Let $R$ be a commutative ring with the following properties: (i) $R_{\mathfrak m}$ is noetherian for all $\mathfrak m\in\operatorname{Max}(R)$; (ii) every non-zero element of $R$ belongs to finitely many maximal ideals. Then $R$ is noetherian.
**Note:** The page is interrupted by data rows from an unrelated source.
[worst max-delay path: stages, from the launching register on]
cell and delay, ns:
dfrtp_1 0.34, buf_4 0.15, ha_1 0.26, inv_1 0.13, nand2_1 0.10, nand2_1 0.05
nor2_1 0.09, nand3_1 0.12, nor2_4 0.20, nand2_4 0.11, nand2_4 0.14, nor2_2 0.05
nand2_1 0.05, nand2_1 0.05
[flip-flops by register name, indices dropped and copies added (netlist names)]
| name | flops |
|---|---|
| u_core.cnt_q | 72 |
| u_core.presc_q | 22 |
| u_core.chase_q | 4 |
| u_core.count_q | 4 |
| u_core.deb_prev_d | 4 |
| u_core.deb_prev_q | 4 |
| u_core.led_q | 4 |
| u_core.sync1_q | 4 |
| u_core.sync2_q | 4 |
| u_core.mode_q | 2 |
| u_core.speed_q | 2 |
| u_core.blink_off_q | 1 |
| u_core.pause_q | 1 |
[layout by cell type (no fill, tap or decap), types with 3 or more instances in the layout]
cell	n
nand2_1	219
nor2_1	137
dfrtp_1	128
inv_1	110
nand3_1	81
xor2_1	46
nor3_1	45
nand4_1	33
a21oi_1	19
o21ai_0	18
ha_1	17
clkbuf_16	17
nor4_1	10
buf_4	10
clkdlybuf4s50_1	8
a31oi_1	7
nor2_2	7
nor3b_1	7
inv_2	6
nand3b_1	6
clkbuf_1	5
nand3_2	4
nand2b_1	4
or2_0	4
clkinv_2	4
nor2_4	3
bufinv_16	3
===== src/rtl/mac_pkg.sv =====
// Shared constants and overflow-mode type for the pipelined MAC.
package mac_pkg;
  localparam int DEF_WIDTH       = 14;
  localparam int DEF_ACC_WIDTH   = 28;
  localparam int DEF_PIPE_STAGES = 4;

  typedef enum logic {
    WRAP = 1'b0,
    SAT  = 1'b1
  } ovf_mode_e;
endpackage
Proof. Take an ascending chain of ideals $0\neq I_1\subseteq I_2\subseteq\cdots$. Then $I_1$ is contained in a finite number of maximal ideals $\mathfrak m_1,\dots,\mathfrak m_r$ and we get that there exists $n\ge 1$ such that $$I_nR_{\mathfrak m_i}=I_{n+1}R_{\mathfrak m_i}=\cdots$$ for all $i=1,\dots,r$. Obviously $$I_nR_{\mathfrak m}=I_{n+1}R_{\mathfrak m}=\cdots=R_{\mathfrak m}$$ holds true for maximal ideals $\mathfrak m\neq\mathfrak m_i$ for all $i=1,\dots,r$. Thus we get $$I_nR_{\mathfrak m}=I_{n+1}R_{\mathfrak m}=\cdots$$ for any $\mathfrak m\in\operatorname{Max}(R)$. This is enough to show that $I_n=I_{n+1}=\cdots$.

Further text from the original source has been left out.